TASK DIRECTIONS :: Each entry below must appear in the answer exactly as written.

INPUT DATA ::
===== design/flow/run.sh =====
#!/bin/bash
# OpenROAD 26Q1-2900-gdf79404cd8, Yosys 0.63+post, stock flow scripts
make -C /OpenROAD-flow-scripts/flow DESIGN_CONFIG=/design/flow/config.mk WORK_HOME=/design/flow/orfs finish

===== design/flow/config.mk =====
export PLATFORM = sky130hd
export DESIGN_NAME = RegFile
export DESIGN_NICKNAME = RegFile
export VERILOG_FILES = /design/flow/design.v
export SDC_FILE = /design/flow/constraint.sdc
export NUM_CORES = 4
export LEC_CHECK = 1
export CORE_UTILIZATION = 50

===== design/flow/constraint.sdc =====
current_design RegFile

set clk_period 9.3
set clk_io_pct 0.2

create_clock -name clk0 -period $clk_period [get_ports {clk_i}]

set non_clock_inputs [all_inputs -no_clocks]
set_input_delay [expr $clk_period * $clk_io_pct] -clock clk0 $non_clock_inputs
set_output_delay [expr $clk_period * $clk_io_pct] -clock clk0 [all_outputs]

===== design/flow/design.v =====
module RegFile (input [31:0]      data_i,
                input [4:0]       raddra_i, raddrb_i, waddr_i,
                input             wen_i,
                input             clk_i,
                input             rst_i,
                output reg [31:0] douta_o, doutb_o);
  reg [31:0] regs [0:31];
  always_comb begin
    case (raddra_i)
      5'b0:     douta_o = 5'b0;
      default:  douta_o = regs[raddra_i];
    endcase
    case (raddrb_i)
      5'b0:     doutb_o = 5'b0;
      default:  doutb_o = regs[raddrb_i];
    endcase
  end
  genvar i;
  generate
    for (i = 0; i < 32; i++) begin: gen_reg_file
      always @(posedge clk_i) begin
        if (rst_i) begin
          regs[i] <= 32'b0;
        end else if (waddr_i != 5'b0 & wen_i) begin
          regs[waddr_i] <= data_i;
        end
      end
    end
  endgenerate
endmodule: RegFile

==> notes.md <==
run metrics: LEAKAGE 0.0200 uW, Net Switching 2630 uW, Layout area overhead 11.0%, most instantiated logic cells after routing nand2_1, edfxtp_1, and2_1, dfxtp_1, a21oi_1, Top-Level Pins 114, WP data arrival 6.01 ns, clock latency on the worst-skew pair 0.69 ns, largest net degree at the start of global routing 152, Reg power frac 47.3%, Max H-tree Level 3, logic gate share of total power 10.8%, Most common cell on crit path buf_4, top_reg_cell synth edfxtp_1, final WL 188 mm, # setup viols final 0, Commonest Layout Cell nand2_1, Root Driver clkbuf_16, Hold Buf Count CTS 0, die width 328 um, total global-route track usage 38.3%, Seq/Total Area, Yosys 48.8%, total clock buffers created by CTS 112, GP Congestion 0.924, Setup Fix Bufs, Post-CTS 0, clock share of power 41.9%, yosys stat cell total 4675, yosys stat chip area 0.0532 mm^2, Max Clk Rate 127 MHz, critical path's slowest cell nor3_1, crit-path max FO 64, critical path launch point type primary input, Tcrit/Tclk final 84.7%, Cell Area, Synth 0.0532 mm^2, Max Cap Violations 0, CTS Sinks 1024, clock skew 0 ns, Setup TNS Final 0 ns, Avg Vias per Cell 6.42, distinct lib cells 48, CP max stage delay 0.87 ns, wire per inst 31.1 um, Async SR Flop Fraction 0%, CP Class in2out, largest registers regs: 1024 flops, count of library flops with an enable pin 544, status finished, final reports clean, Critical Path RT 7.44 ns, Yosys warnings 1, CTS tree built, Hold WC Path Type reg2reg, Reg with most FFs regs, PwrDens 178 mW/mm^2, detailed placement HPWL 112 mm, Final Power 10500 uW, Pre-antenna DRT Iters 24, layout cells sized above 1 18.6%, max-slew violation count 0, CTS max path bufs 3, Log Warnings 29, die area 0.108 mm^2, fin crit period 7.87 ns, max reg flops 1024, syn_area_per_cell 11.4 um^2, # DRC 0, Initial DRC Count 3195, DR vias 38800, endpoint type of the worst setup path primary output, Fin. Hold Viols 0, Syn Inst Count 4675, Internal 7880 uW, #FFs+latches synth 1024, ordered cell list for the critical path clkbuf_8, buf_4, or3b_2, buf_4, o22ai_1, a2111oi_0, nor3_1, clkdlybuf4s50_1, core area 0.105 mm^2, post-route ant nets 0, first-pass GRT wire length 272 mm, max_slew headroom 20.4%, CTS resizes 0, Congestion Overflow GR 0, row cnt 119, RSZ-0062 raised after global routing false, die height 328 um, Worst VDD drop 0.142 mV, PortBufs 113, vias in the first global route 39700, fp_density 50.5%, worst slew pin tran 1.16 ns, Sw Share 25.0%, antenna violations before repair 4, CTS clk-pin slew, worst paths 0.06 ns
[routing by layer]
layer	global-route usage, %	up-vias	share of wire [%]
li1	-	16900	-
met1	51.8	18900	35
met2	53.4	2515	45
met3	21.1	490	15
met4	16.7	8	5.5
met5	0.887	-	0.065
[cells by family after synthesis]
family,count (synthesis),share of synthesized area [%]
flops,1024,48.8
simple gates,1682,15.3
compound gates,767,8.76
buf+inv,504,4.27
mux,698,22.9
[synthesized netlist by cell type (2+ instances only)]
library cell  number  area [um^2]
o21ai_0            2         10.0
nor4_1             7         43.8
o32ai_1           14          123
mux2_2            36          405
nor3_1            51          255
and2_1           532         3330
or3b_2             5         43.8
nor2b_1           69          432
a221oi_1           4         35.0
nor3b_1            2         15.0
nand3b_1           4         30.0
a211oi_1          43          323
nand3_1            3         15.0
buf_6             16          180
mux2i_1          250         2500
a31oi_1            7         43.8
buf_4             36          270
a21oi_1          475         2380
o22ai_1           45          282
a2111oi_0         31          272
or4bb_1            2         22.5
buf_1             10         37.5
o221ai_1          27          236
and3_1            35          219
a22oi_1           65          488
nand2_1          914         3430
dfxtp_1          480         9610
a22o_1            50          438
clkbuf_1         344         1290
nor2_1            30          113
or3_1              2         12.5
a21o_1             2         15.0
nor4bb_1           2         20.0
mux4_2           412         9280
edfxtp_1         544        16300
or2_2             17          106
buf_2             96          480
[through the flow]
step / instances / hold WS (ns) / instance area (um^2) / setup WS (ns) / utilization, %
after floorplan: 4675 / 0.443 / 53200 / 3.91 / -
after global placement: 5843 / 0.453 / 55500 / 1.76 / 52.6
after detailed placement: 5843 / 0.455 / 55500 / 1.75 / 52.6
after CTS: 6047 / 0.463 / 59100 / 1.74 / 56.0
after global routing: 6048 / 0.482 / 59100 / 1.39 / 56.0
final: 6049 / 0.464 / 59100 / 1.43 / 56.0
[power by group through the flow]
stage,Sequential [uW],Clock (uW),Combinational [uW]
after CTS,4970,4440,1120
after global routing,4990,4610,1180
final,4970,4400,1140
[cell type report]
type | instances | area, um^2
diodes | 2 | 5.00
clock buffers | 163 | 3270
clock inverters | 41 | 323
fillers | 8572 | 46300
inverters | 1 | 3.75
multi-input cells | 3147 | 25300
flip-flops and latches | 1024 | 25900
well taps | 1391 | 1740
repair buffers | 280 | 2480
[final timing paths]
kind,from,to,slack (ns),depth (start not counted)
hold reg to reg,regs[5][28],regs[5][28],0.46,2
hold / removal,regs[5][28],regs[5][28],0.46,2
setup reg to reg,regs[5][27],regs[5][27],8.61,2
setup / recovery,raddra_i[2],douta_o[14],1.43,8
[worst max-delay path, delay by kind of cell]
kind,cells,cell delay [ns]
simple gates,2,1.61
compound gates,2,0.36
buf+inv,4,2.01
Power and IR drop assume default switching activity.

PROBLEM SOLUTION ::
===== design/flow/run.sh =====
#!/bin/bash
# OpenROAD 26Q1-2900-gdf79404cd8, Yosys 0.63+post, stock flow scripts
make -C /OpenROAD-flow-scripts/flow DESIGN_CONFIG=/design/flow/config.mk WORK_HOME=/design/flow/orfs finish

===== design/flow/config.mk =====
export PLATFORM = sky130hd
export DESIGN_NAME = RegFile
export DESIGN_NICKNAME = RegFile
export VERILOG_FILES = /design/flow/design.v
export SDC_FILE = /design/flow/constraint.sdc
export NUM_CORES = 4
export LEC_CHECK = 1
export CORE_UTILIZATION = 50

===== design/flow/constraint.sdc =====
current_design RegFile

set clk_period 9.3
set clk_io_pct 0.2

create_clock -name clk0 -period $clk_period [get_ports {clk_i}]

set non_clock_inputs [all_inputs -no_clocks]
set_input_delay [expr $clk_period * $clk_io_pct] -clock clk0 $non_clock_inputs
set_output_delay [expr $clk_period * $clk_io_pct] -clock clk0 [all_outputs]

===== design/flow/design.v =====
module RegFile (input [31:0]      data_i,
                input [4:0]       raddra_i, raddrb_i, waddr_i,
                input             wen_i,
                input             clk_i,
                input             rst_i,
                output reg [31:0] douta_o, doutb_o);
  reg [31:0] regs [0:31];
  always_comb begin
    case (raddra_i)
      5'b0:     douta_o = 5'b0;
      default:  douta_o = regs[raddra_i];
    endcase
    case (raddrb_i)
      5'b0:     doutb_o = 5'b0;
      default:  doutb_o = regs[raddrb_i];
    endcase
  end
  genvar i;
  generate
    for (i = 0; i < 32; i++) begin: gen_reg_file
      always @(posedge clk_i) begin
        if (rst_i) begin
          regs[i] <= 32'b0;
        end else if (waddr_i != 5'b0 & wen_i) begin
          regs[waddr_i] <= data_i;
        end
      end
    end
  endgenerate
endmodule: RegFile

==> notes.md <==
run metrics: LEAKAGE 0.0200 uW, Net Switching 2630 uW, Layout area overhead 11.0%, most instantiated logic cells after routing nand2_1, edfxtp_1, and2_1, dfxtp_1, a21oi_1, Top-Level Pins 114, WP data arrival 6.01 ns, clock latency on the worst-skew pair 0.69 ns, largest net degree at the start of global routing 152, Reg power frac 47.3%, Max H-tree Level 3, logic gate share of total power 10.8%, Most common cell on crit path buf_4, top_reg_cell synth edfxtp_1, final WL 188 mm, # setup viols final 0, Commonest Layout Cell nand2_1, Root Driver clkbuf_16, Hold Buf Count CTS 0, die width 328 um, total global-route track usage 38.3%, Seq/Total Area, Yosys 48.8%, total clock buffers created by CTS 112, GP Congestion 0.924, Setup Fix Bufs, Post-CTS 0, clock share of power 41.9%, yosys stat cell total 4675, yosys stat chip area 0.0532 mm^2, Max Clk Rate 127 MHz, critical path's slowest cell nor3_1, crit-path max FO 64, critical path launch point type primary input, Tcrit/Tclk final 84.7%, Cell Area, Synth 0.0532 mm^2, Max Cap Violations 0, CTS Sinks 1024, clock skew 0 ns, Setup TNS Final 0 ns, Avg Vias per Cell 6.42, distinct lib cells 48, CP max stage delay 0.87 ns, wire per inst 31.1 um, Async SR Flop Fraction 0%, CP Class in2out, largest registers regs: 1024 flops, count of library flops with an enable pin 544, status finished, final reports clean, Critical Path RT 7.44 ns, Yosys warnings 1, CTS tree built, Hold WC Path Type reg2reg, Reg with most FFs regs, PwrDens 178 mW/mm^2, detailed placement HPWL 112 mm, Final Power 10500 uW, Pre-antenna DRT Iters 24, layout cells sized above 1 18.6%, max-slew violation count 0, CTS max path bufs 3, Log Warnings 29, die area 0.108 mm^2, fin crit period 7.87 ns, max reg flops 1024, syn_area_per_cell 11.4 um^2, # DRC 0, Initial DRC Count 3195, DR vias 38800, endpoint type of the worst setup path primary output, Fin. Hold Viols 0, Syn Inst Count 4675, Internal 7880 uW, #FFs+latches synth 1024, ordered cell list for the critical path clkbuf_8, buf_4, or3b_2, buf_4, o22ai_1, a2111oi_0, nor3_1, clkdlybuf4s50_1, core area 0.105 mm^2, post-route ant nets 0, first-pass GRT wire length 272 mm, max_slew headroom 20.4%, CTS resizes 0, Congestion Overflow GR 0, row cnt 119, RSZ-0062 raised after global routing false, die height 328 um, Worst VDD drop 0.142 mV, PortBufs 113, vias in the first global route 39700, fp_density 50.5%, worst slew pin tran 1.16 ns, Sw Share 25.0%, antenna violations before repair 4, CTS clk-pin slew, worst paths 0.06 ns
[routing by layer]
layer	global-route usage, %	up-vias	share of wire [%]
li1	-	16900	-
met1	51.8	18900	35
met2	53.4	2515	45
met3	21.1	490	15
met4	16.7	8	5.5
met5	0.887	-	0.065
[cells by family after synthesis]
family,count (synthesis),share of synthesized area [%]
flops,1024,48.8
simple gates,1682,15.3
compound gates,767,8.76
buf+inv,504,4.27
mux,698,22.9
[synthesized netlist by cell type (2+ instances only)]
library cell  number  area [um^2]
o21ai_0            2         10.0
nor4_1             7         43.8
o32ai_1           14          123
mux2_2            36          405
nor3_1            51          255
and2_1           532         3330
or3b_2             5         43.8
nor2b_1           69          432
a221oi_1           4         35.0
nor3b_1            2         15.0
nand3b_1           4         30.0
a211oi_1          43          323
nand3_1            3         15.0
buf_6             16          180
mux2i_1          250         2500
a31oi_1            7         43.8
buf_4             36          270
a21oi_1          475         2380
o22ai_1           45          282
a2111oi_0         31          272
or4bb_1            2         22.5
buf_1             10         37.5
o221ai_1          27          236
and3_1            35          219
a22oi_1           65          488
nand2_1          914         3430
dfxtp_1          480         9610
a22o_1            50          438
clkbuf_1         344         1290
nor2_1            30          113
or3_1              2         12.5
a21o_1             2         15.0
nor4bb_1           2         20.0
mux4_2           412         9280
edfxtp_1         544        16300
or2_2             17          106
buf_2             96          480
[through the flow]
step / instances / hold WS (ns) / instance area (um^2) / setup WS (ns) / utilization, %
after floorplan: 4675 / 0.443 / 53200 / 3.91 / -
after global placement: 5843 / 0.453 / 55500 / 1.76 / 52.6
after detailed placement: 5843 / 0.455 / 55500 / 1.75 / 52.6
after CTS: 6047 / 0.463 / 59100 / 1.74 / 56.0
after global routing: 6048 / 0.482 / 59100 / 1.39 / 56.0
final: 6049 / 0.464 / 59100 / 1.43 / 56.0
[power by group through the flow]
stage,Sequential [uW],Clock (uW),Combinational [uW]
after CTS,4970,4440,1120
after global routing,4990,4610,1180
final,4970,4400,1140
[cell type report]
type | instances | area, um^2
diodes | 2 | 5.00
clock buffers | 163 | 3270
clock inverters | 41 | 323
fillers | 8572 | 46300
inverters | 1 | 3.75
multi-input cells | 3147 | 25300
flip-flops and latches | 1024 | 25900
well taps | 1391 | 1740
repair buffers | 280 | 2480
[final timing paths]
kind,from,to,slack (ns),depth (start not counted)
hold reg to reg,regs[5][28],regs[5][28],0.46,2
hold / removal,regs[5][28],regs[5][28],0.46,2
setup reg to reg,regs[5][27],regs[5][27],8.61,2
setup / recovery,raddra_i[2],douta_o[14],1.43,8
[worst max-delay path, delay by kind of cell]
kind,cells,cell delay [ns]
simple gates,2,1.61
compound gates,2,0.36
buf+inv,4,2.01
Power and IR drop assume default switching activity.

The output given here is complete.